My stomach sinks. I’m better than this; I know I am.
“I’m sorry,” I say.
“Save it. We’re going back.” He turns and starts walking toward Beacon Hill. Well, the empty tract of land that will one day become Beacon Hill, I guess.
Zeta doesn’t say a word to me. He watches me press the knob that automatically sets the watch to the present—as if he thinks I could screw up something that simple—and doesn’t speak as he pulls out a special key that unlocks a hidden door in the side of Hancock Manor. The only communication I get is when he jerks his head toward our broom closet, indicating that I should go first.
Alpha is waiting for us upstairs when we get back.
“How did it go?” His smile is wide.
I bite my lower lip as Zeta saunters up next to me, shaking his head. “How would you like it if we were still under British rule?
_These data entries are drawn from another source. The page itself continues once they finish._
==> src/rtl/fcs_pkg.sv <==
package fcs_pkg;

   // register select codes
   localparam logic [1:0] RA_CTRL = 2'd0;
   localparam logic [1:0] RA_CMD  = 2'd1;
   localparam logic [1:0] RA_DATA = 2'd2;

   // control word layout
   localparam int unsigned F_TX_LSB = 0;
   localparam int unsigned F_RX_LSB = 4;
   localparam int unsigned F_CNT_W  = 4;
   localparam int unsigned F_START  = 8;
   localparam int unsigned F_BUSY   = 16;

   typedef enum logic [1:0] {
      SH_IDLE = 2'd0,
      SH_LOW  = 2'd1,
      SH_HIGH = 2'd2,
      SH_TAIL = 2'd3
   } shift_state_e;

endpackage

==> src/rtl/fcs_halfclk.sv <==
module fcs_halfclk #(
   parameter int unsigned HALF_DIV = 2
) (
   input  logic clk,
   input  logic rst_n,
   input  logic run,
   output logic tick
);

   generate
      if (HALF_DIV == 1) begin : g_direct
         assign tick = run;
      end else begin : g_count
         localparam int unsigned CW = $clog2(HALF_DIV);
         logic [CW-1:0] cnt_q;

         assign tick = run && (cnt_q == CW'(HALF_DIV - 1));

         always_ff @(posedge clk or negedge rst_n) begin
            if (!rst_n) begin
               cnt_q <= '0;
            end else if (!run || tick) begin
               cnt_q <= '0;
            end else begin
               cnt_q <= cnt_q + 1'b1;
            end
         end
      end
   endgenerate

endmodule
Because that’s what your star recruit here almost did.” There’s sarcasm dripping from every syllable. “Oh, and we failed with Monk.”
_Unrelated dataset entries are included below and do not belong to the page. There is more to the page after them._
$ cat src/rtl/flash_ready_poller.sv
module flash_ready_poller
    import flash_poll_pkg::*;
#(
    parameter int AW = 24,
    parameter int DW = 24,
    parameter int unsigned MAX_ITER  = 32'h0FFF_FFFF,
    parameter int unsigned SLOW_ITER = 32'h0010_0000
) (
    input  logic          clk,
    input  logic          rst_n,
    input  logic          start,
    input  logic          mode_data,
    input  logic [7:0]    expect_byte,
    input  logic [AW-1:0] addr_in,
    input  logic [DW-1:0] wait_cycles,
    output logic          rd_req,
    output logic [AW-1:0] rd_addr,
    input  logic          rd_valid,
    input  logic [7:0]    rd_data,
    output logic          busy,
    output logic          done,
    output logic          timeout,
    output logic          slow_warn
);
    typedef struct packed {
        poll_state_e   state;
        poll_mode_e    mode;
        logic [AW-1:0] addr;
        logic [DW-1:0] wait_len;
        logic          exp_msb;
        logic          ref_tog;
        logic          first;
        logic          done;
        logic          tout;
        logic          warn;
    } ctl_t;

    ctl_t ctl_d, ctl_q;
    logic dly_load, dly_last, it_clr, it_inc, it_cap, it_slow, hit, go_next;
    logic [DW-1:0] dly_val;

    poll_delay_cnt #(.DW(DW)) u_delay (
        .clk(clk), .rst_n(rst_n), .load(dly_load), .load_val(dly_val),
        .tick(ctl_q.state == ST_WAIT), .last(dly_last));

    poll_iter_cnt #(.MAX_ITER(MAX_ITER), .SLOW_ITER(SLOW_ITER)) u_iter (
        .clk(clk), .rst_n(rst_n), .clr(it_clr), .inc(it_inc),
        .at_cap(it_cap), .over_slow(it_slow));

    poll_match u_match (
        .mode(ctl_q.mode), .rd_byte(rd_data), .ref_tog(ctl_q.ref_tog),
        .exp_msb(ctl_q.exp_msb), .hit(hit));

    always_comb begin
        ctl_d      = ctl_q;
        ctl_d.done = 1'b0;
        ctl_d.tout = 1'b0;
        ctl_d.warn = 1'b0;
        dly_load   = 1'b0;
        dly_val    = ctl_q.wait_len;
        it_clr     = 1'b0;
        it_inc     = 1'b0;
        go_next    = 1'b0;
        unique case (ctl_q.state)
            ST_IDLE: if (start) begin
                ctl_d.addr     = addr_in;
                ctl_d.mode     = poll_mode_e'(mode_data);
                ctl_d.exp_msb  = expect_byte[DATA_BIT];
                ctl_d.wait_len = wait_cycles;
                ctl_d.first    = !mode_data;
                it_clr         = 1'b1;
                if (!mode_data || wait_cycles == '0) begin
                    ctl_d.state = ST_READ;
                end else begin
                    ctl_d.state = ST_WAIT;
                    dly_load    = 1'b1;
                    dly_val     = wait_cycles;
                end
            end
            ST_WAIT: if (dly_last) ctl_d.state = ST_READ;
            ST_READ: if (rd_valid) begin
                ctl_d.ref_tog = rd_data[TOGGLE_BIT];
                ctl_d.first   = 1'b0;
                if (ctl_q.first) begin
                    go_next = 1'b1;
                end else begin
                    it_inc = 1'b1;
                    if (hit) begin
                        ctl_d.done  = 1'b1;
                        ctl_d.warn  = it_slow;
                        ctl_d.state = ST_IDLE;
                    end else if (it_cap) begin
                        ctl_d.tout  = 1'b1;
                        ctl_d.state = ST_IDLE;
                    end else begin
                        go_next = 1'b1;
                    end
                end
                if (go_next) begin
                    if (ctl_q.wait_len == '0) begin
                        ctl_d.state = ST_READ;
                    end else begin
                        ctl_d.state = ST_WAIT;
                        dly_load    = 1'b1;
                    end
                end
            end
            default: ctl_d.state = ST_IDLE;
        endcase
    end

    always_ff @(posedge clk or negedge rst_n) begin
        if (!rst_n) begin
            ctl_q       <= '0;
            ctl_q.state <= ST_IDLE;
        end else begin
            ctl_q <= ctl_d;
        end
    end

    assign rd_req    = (ctl_q.state == ST_READ);
    assign rd_addr   = ctl_q.addr;
    assign busy      = (ctl_q.state != ST_IDLE);
    assign done      = ctl_q.done;
    assign timeout   = ctl_q.tout;
    assign slow_warn = ctl_q.warn;

    a_r4_done_after_read: assert property (@(posedge clk) disable iff (!rst_n)
        done |-> $past(rd_req && rd_valid));
    a_r6_tout_after_read: assert property (@(posedge clk) disable iff (!rst_n)
        timeout |-> $past(rd_req && rd_valid));
    a_r4_single_pulse: assert property (@(posedge clk) disable iff (!rst_n)
        (done || timeout) |=> !(done || timeout));
    a_r6_exclusive: assert property (@(posedge clk) disable iff (!rst_n)
        $onehot0({done, timeout}));
    a_r7_warn_with_done: assert property (@(posedge clk) disable iff (!rst_n)
        slow_warn |-> done);
    a_r5_addr_stable: assert property (@(posedge clk) disable iff (!rst_n)
        (busy && $past(busy)) |-> $stable(rd_addr));
    a_r8_start_only_idle: assert property (@(posedge clk) disable iff (!rst_n)
        $rose(busy) |-> $past(start));
    a_r10_req_hold: assert property (@(posedge clk) disable iff (!rst_n)
        (rd_req && !rd_valid) |=> rd_req);
    a_r1_no_req_idle: assert property (@(posedge clk) disable iff (!rst_n)
        !busy |-> !rd_req);
endmodule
Alpha’s face gets very still.
“I’m not taking her out into the field again until she can prove she understands the difference between enhancing and altering and demonstrates a better sense of self-control.”
Zeta whips off his wig and stalks toward the stairs, leaving me alone with Alpha in the living room. Alpha doesn’t move for a few seconds. When he finally does, he takes out his old Moleskine notebook from his inside jacket pocket and makes a note with a heavy sigh. Then he tucks the notebook back inside and turns to me.
“So, all in all, not such a great first day?”
“I’m sorry,” I say. It’s, like, my tenth apology of the morning.
Alpha looks at me. There’s a flash of anger in his eyes, but then something changes as he stares at me. He softens, and I’m confused.
“Eh, you win some, you lose some.” But he winces when he says it.
I’ve failed. I know I’ve failed. I feel like I’ve disappointed Alpha, and it dawns on me that I feel guilty. Guilty. Like I should feel bad for letting Alpha down. The man who ripped me away from Peel as a junior. Ripped me from Abe.
I do feel bad. Why is that?
His lips press into a grim line. “Do better tomorrow.” And then he leaves.
But his implication hangs there. Do better tomorrow, because there might not be another chance after that.